Том второй     Двадцатый век

От автора

Настоящая книга, формально говоря, представляет собой второй том моих «Очерков по истории русской философии». Но по существу она является — в отличие от первого тома — неким органическим целым. Хотя  не все философские учения, разбираемые мной, подходят под рубрику «Русский религиозно-философский Ренессанс», все они или близко примыкают к нему, как, например, учение Козлова или Лопатина, или находятся к нему в полной оппозиции, как диамат. А, как говорил еще Шеллинг, противоположности интимно связаны друг с другом. Поэтому заглавие книги в основном созвучно ее содержанию. Русский религиозно-философский Ренессанс можно смело назвать Золотым веком русской философской мысли.

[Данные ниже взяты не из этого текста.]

==> src/rtl/pwb_pkg.sv <==
package pwb_pkg;
  typedef enum logic [1:0] {
    ST_IDLE  = 2'd0,
    ST_LOAD  = 2'd1,
    ST_WRITE = 2'd2
  } pwb_state_e;
endpackage

==> src/rtl/pwb_page_buf.sv <==
module pwb_page_buf #(
  parameter int ADDR_W     = 13,
  parameter int DATA_W     = 8,
  parameter int PAGE_BYTES = 32,
  localparam int OFS_W     = $clog2(PAGE_BYTES),
  localparam int PAGE_W    = ADDR_W - OFS_W
) (
  input  logic              clk_i,
  input  logic              rst_ni,
  input  logic              open_i,
  input  logic [ADDR_W-1:0] addr_i,
  input  logic              ld_i,
  input  logic [DATA_W-1:0] data_i,
  input  logic [OFS_W-1:0]  rd_slot_i,
  output logic [PAGE_W-1:0] page_o,
  output logic [DATA_W-1:0] rd_data_o,
  output logic              rd_vld_o,
  output logic              any_vld_o
);
  logic [PAGE_W-1:0]     page_q;
  logic [OFS_W-1:0]      ptr_q;
  logic [PAGE_BYTES-1:0] vld_q;
  logic [DATA_W-1:0]     slot_q [PAGE_BYTES];

  always_ff @(posedge clk_i or negedge rst_ni) begin
    if (!rst_ni) begin
      page_q <= '0;
      ptr_q  <= '0;
    end else if (open_i) begin
      page_q <= addr_i[ADDR_W-1:OFS_W];
      ptr_q  <= addr_i[OFS_W-1:0];
    end else if (ld_i) begin
      ptr_q  <= ptr_q + 1'b1;  // wraps inside page
    end
  end

  for (genvar g = 0; g < PAGE_BYTES; g++) begin : g_slot
    logic hit;
    assign hit = ld_i && (ptr_q == OFS_W'(g));
    always_ff @(posedge clk_i or negedge rst_ni) begin
      if (!rst_ni) begin
        vld_q[g]  <= 1'b0;
        slot_q[g] <= '0;
      end else begin
        if (open_i)   vld_q[g] <= 1'b0;
        else if (hit) vld_q[g] <= 1'b1;
        if (hit) slot_q[g] <= data_i;
      end
    end
  end

  assign page_o    = page_q;
  assign rd_data_o = slot_q[rd_slot_i];
  assign rd_vld_o  = vld_q[rd_slot_i];
  assign any_vld_o = |vld_q;
endmodule

==> src/rtl/pwb_cycle_timer.sv <==
module pwb_cycle_timer #(
  parameter int WR_CYCLES = 800000,
  localparam int CNT_W    = $clog2(WR_CYCLES + 1)
) (
  input  logic             clk_i,
  input  logic             rst_ni,
  input  logic             run_i,
  output logic [CNT_W-1:0] cnt_o,
  output logic             done_o
);
  logic [CNT_W-1:0] cnt_q;

  always_ff @(posedge clk_i or negedge rst_ni) begin
    if (!rst_ni)    cnt_q <= '0;
    else if (run_i) cnt_q <= cnt_q + 1'b1;
    else            cnt_q <= '0;
  end

  assign cnt_o  = cnt_q;
  assign done_o = run_i && (cnt_q == CNT_W'(WR_CYCLES - 1));
endmodule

В  нем интеллектуальные потенции русского духа, столь долго дремавшие в допетровской Руси и давшие свои первые, обещающие — но только обещающие   — плоды в XIX веке (главным образом, у славянофилов), проявились затем с редкой глубиной и высотой в лице Вл. Соловьева и мыслителей Ренессанса. Не случайно также, что Золотой век  русской мысли совпал с Серебряным веком русской поэзии. Эта поздняя культурная весна была последней мощной вспышкой духа дореволюционной России. Но значение русского религиозно-философского Ренессанса не исчерпывается его исторической обусловленностью. Значение Ренессанса выходит далеко за пределы его исторического периода, ибо дух времени всегда связан таинственными узами и корнями с мистерией вечности. Как говорил Шиллер, «кто творил для своего времени, тот творил для всех времен».   Иностранные критики лишь сравнительно недавно «открыли» этот период, в Советском Союзе он вообще замалчивается. Но история, как и природа, не терпит пустоты, и у современной оппозиционной интеллектуальной молодежи в России имена Лосского, Бердяева, Франка и других пользуются высокой репутацией. Поэтому, смею думать, мой труд отвечает насущным потребностям духа нашего времени.